Current book word count: 88,286

Writing

I wrote a lot about the Web 2.0 / Webified Metaverse era, which really are feel-good chapters for me. I think back fondly at this time, remembering the good vibes, the positive outlook on the Web, the collaboration, the barcamps and so on. And it’s interesting to look back where we were right about things, and where we went wrong.

I also spend more time on the chapter for Entropia Universe. I really think EU is similarly important to the overall metaverse story as Ultima Online in that both tried very ambitious things, of which many failed. But these failures resulted in many best practices that are still valid today. If all things go well, there will also be a surprise interview in regards to Entropia Universe in the book.

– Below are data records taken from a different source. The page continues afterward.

<file path="src/rtl/chip_pkg.sv">
// Shared state encoding, default widths and channel-index width helper
// for the chip trigger-capture block.
package chip_pkg;

  typedef enum logic [1:0] {
    IDLE    = 2'd0,
    CAPTURE = 2'd1,
    HOLDOFF = 2'd2
  } state_e;

  localparam int DW_DEF = 16;
  localparam int LW_DEF = 20;

  function automatic int ch_width(input int n);
    return (n > 1) ? $clog2(n) : 1;
  endfunction

endpackage

</file>
<file path="src/rtl/chip_trig_arb.sv">
// Combinational channel arbiter: lowest hit index wins, or in round-robin
// mode the search starts just after the previous winner and wraps.
module chip_trig_arb
  import chip_pkg::*;
#(
  parameter int N_CH = 8,
  parameter int CW   = ch_width(N_CH)
) (
  input  logic [N_CH-1:0] hit_i,
  input  logic [CW-1:0]   ptr_i,
  input  logic            rr_i,
  output logic [CW-1:0]   win_o,
  output logic            any_hit_o
);

  int            start;
  logic [CW-1:0] idx;
  logic          found;

  always_comb begin
    win_o = '0;
    found = 1'b0;
    idx   = '0;
    start = rr_i ? (int'(ptr_i) + 1) % N_CH : 0;
    for (int i = 0; i < N_CH; i++) begin
      idx = CW'((start + i) % N_CH);
      if (!found && hit_i[idx]) begin
        found = 1'b1;
        win_o = idx;
      end
    end
  end

  assign any_hit_o = |hit_i;

endmodule

</file>
<file path="src/rtl/chip_trig_capture.sv">
// Threshold-triggered frame capture over N_CH sample streams.
// Define CHIP_PRETRIG_EN to emit frames from a PRE-deep pre-trigger delay line.
module chip_trig_capture
  import chip_pkg::*;
#(
  parameter int  N_CH = 8,
  parameter int  DW   = DW_DEF,
  parameter int  LW   = LW_DEF,
  parameter int  PRE  = 4,
  localparam int CW   = ch_width(N_CH)
) (
  input  logic               clk_sys,
  input  logic               rst_n,
  input  logic [N_CH*DW-1:0] in_data_i,
  input  logic               in_vld_i,
  output logic               in_rdy_o,
  output logic [DW-1:0]      out_data_o,
  output logic [CW-1:0]      out_ch_o,
  output logic               out_sof_o,
  output logic               out_eof_o,
  output logic               out_vld_o,
  input  logic               out_rdy_i,
  input  logic               cfg_en_i,
  input  logic [DW-1:0]      cfg_th_i,
  input  logic [LW-1:0]      cfg_len_i,
  input  logic [LW-1:0]      cfg_holdoff_i,
  input  logic               cfg_rr_i,
  output logic               stat_busy_o,
  output logic [15:0]        stat_trig_cnt_o
);

  if (N_CH < 1 || PRE < 1) begin : g_param_check
    $error("chip_trig_capture: N_CH and PRE must both be >= 1");
  end

  state_e        state_q;
  logic [LW-1:0] cnt_q;
  logic [CW-1:0] ch_q;
  logic [CW-1:0] rr_ptr_q;
  logic [DW-1:0] out_data_q;
  logic [CW-1:0] out_ch_q;
  logic          out_sof_q;
  logic          out_eof_q;
  logic          out_vld_q;
  logic [15:0]   trig_cnt_q;

  logic [DW-1:0]   live [N_CH];
  logic [N_CH-1:0] hit;
  logic [CW-1:0]   win;
  logic            any_hit;
  logic            accept;
  logic [CW-1:0]   sel_ch;
  logic [DW-1:0]   sel_data;

  always_comb begin
    for (int k = 0; k < N_CH; k++) begin
      live[k] = in_data_i[k*DW +: DW];
      hit[k]  = live[k] >= cfg_th_i;
    end
  end

  chip_trig_arb #(
    .N_CH (N_CH),
    .CW   (CW)
  ) u_arb (
    .hit_i     (hit),
    .ptr_i     (rr_ptr_q),
    .rr_i      (cfg_rr_i),
    .win_o     (win),
    .any_hit_o (any_hit)
  );

  assign in_rdy_o = ~out_vld_q | out_rdy_i;
  assign accept   = in_vld_i & in_rdy_o;
  assign sel_ch   = (state_q == IDLE) ? win : ch_q;

`ifdef CHIP_PRETRIG_EN
  // Trigger decisions use live data; emitted samples come PRE accepted beats late.
  logic [DW-1:0] dly_q [PRE][N_CH];

  always_ff @(posedge clk_sys or negedge rst_n) begin
    if (!rst_n) begin
      for (int p = 0; p < PRE; p++) begin
        for (int k = 0; k < N_CH; k++) begin
          dly_q[p][k] <= '0;
        end
      end
    end else if (accept) begin
      for (int k = 0; k < N_CH; k++) begin
        dly_q[0][k] <= live[k];
        for (int p = 1; p < PRE; p++) begin
          dly_q[p][k] <= dly_q[p-1][k];
        end
      end
    end
  end

  assign sel_data = dly_q[PRE-1][sel_ch];
`else
  assign sel_data = live[sel_ch];
`endif

  always_ff @(posedge clk_sys or negedge rst_n) begin
    if (!rst_n) begin
      state_q    <= IDLE;
      cnt_q      <= '0;
      ch_q       <= '0;
      rr_ptr_q   <= '0;
      out_data_q <= '0;
      out_ch_q   <= '0;
      out_sof_q  <= 1'b0;
      out_eof_q  <= 1'b0;
      out_vld_q  <= 1'b0;
      trig_cnt_q <= '0;
    end else if (accept) begin
      out_vld_q <= 1'b0;
      out_sof_q <= 1'b0;
      out_eof_q <= 1'b0;
      unique case (state_q)
        IDLE: begin
          if (cfg_en_i && any_hit) begin
            out_vld_q  <= 1'b1;
            out_sof_q  <= 1'b1;
            out_data_q <= sel_data;
            out_ch_q   <= win;
            ch_q       <= win;
            rr_ptr_q   <= win;
            if (trig_cnt_q != 16'hFFFF) trig_cnt_q <= trig_cnt_q + 16'd1;
            if (cfg_len_i > LW'(1)) begin
              state_q <= CAPTURE;
              cnt_q   <= cfg_len_i - LW'(1);
            end else begin
              out_eof_q <= 1'b1;
              state_q   <= (cfg_holdoff_i != '0) ? HOLDOFF : IDLE;
              cnt_q     <= cfg_holdoff_i;
            end
          end
        end
        CAPTURE: begin
          out_vld_q  <= 1'b1;
          out_data_q <= sel_data;
          out_ch_q   <= ch_q;
          // cnt_q holds the beats still owed after this one's predecessor.
          if (cnt_q == LW'(1)) begin
            out_eof_q <= 1'b1;
            state_q   <= (cfg_holdoff_i != '0) ? HOLDOFF : IDLE;
            cnt_q     <= cfg_holdoff_i;
          end else begin
            cnt_q <= cnt_q - LW'(1);
          end
        end
        HOLDOFF: begin
          if (cnt_q <= LW'(1)) begin
            state_q <= IDLE;
            cnt_q   <= '0;
          end else begin
            cnt_q <= cnt_q - LW'(1);
          end
        end
        default: state_q <= IDLE;
      endcase
    end else if (out_rdy_i) begin
      out_vld_q <= 1'b0;
      out_sof_q <= 1'b0;
      out_eof_q <= 1'b0;
    end
  end

  assign out_data_o      = out_data_q;
  assign out_ch_o        = out_ch_q;
  assign out_sof_o       = out_sof_q;
  assign out_eof_o       = out_eof_q;
  assign out_vld_o       = out_vld_q;
  assign stat_busy_o     = (state_q != IDLE);
  assign stat_trig_cnt_o = trig_cnt_q;

endmodule

</file>
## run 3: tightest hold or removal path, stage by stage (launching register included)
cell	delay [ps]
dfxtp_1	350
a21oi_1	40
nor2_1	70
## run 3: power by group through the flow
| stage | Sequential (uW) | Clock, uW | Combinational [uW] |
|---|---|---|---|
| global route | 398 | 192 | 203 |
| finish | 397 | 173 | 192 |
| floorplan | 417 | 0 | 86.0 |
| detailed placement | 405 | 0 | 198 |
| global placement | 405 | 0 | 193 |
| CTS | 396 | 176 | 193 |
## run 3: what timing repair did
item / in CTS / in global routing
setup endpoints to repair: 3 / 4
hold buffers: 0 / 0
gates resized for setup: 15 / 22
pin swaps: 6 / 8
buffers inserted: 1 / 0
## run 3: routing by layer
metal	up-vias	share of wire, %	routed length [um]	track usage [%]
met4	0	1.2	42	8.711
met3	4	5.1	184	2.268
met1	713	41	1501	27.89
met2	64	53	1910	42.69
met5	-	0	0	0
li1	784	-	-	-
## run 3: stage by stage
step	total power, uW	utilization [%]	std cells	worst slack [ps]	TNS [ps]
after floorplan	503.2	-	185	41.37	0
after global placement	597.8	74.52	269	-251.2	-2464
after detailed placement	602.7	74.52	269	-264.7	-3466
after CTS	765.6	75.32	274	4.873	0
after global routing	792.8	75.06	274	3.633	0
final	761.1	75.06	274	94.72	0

I still didn’t get to updating the meta-information on the blog. Maybe this week is a good opportunity, as I’m focusing on interviews instead of writing.

Talking

Three big interviews this week. I hope I can be more open about them in the coming weeks after I know how they went.

Reading & Watching

“True Ownership” – The Game Economy Trilemma” by Catalin Alexandru

This is a fascinating hypothesis by Catalin Alexandru, a well-known behavioral game economist.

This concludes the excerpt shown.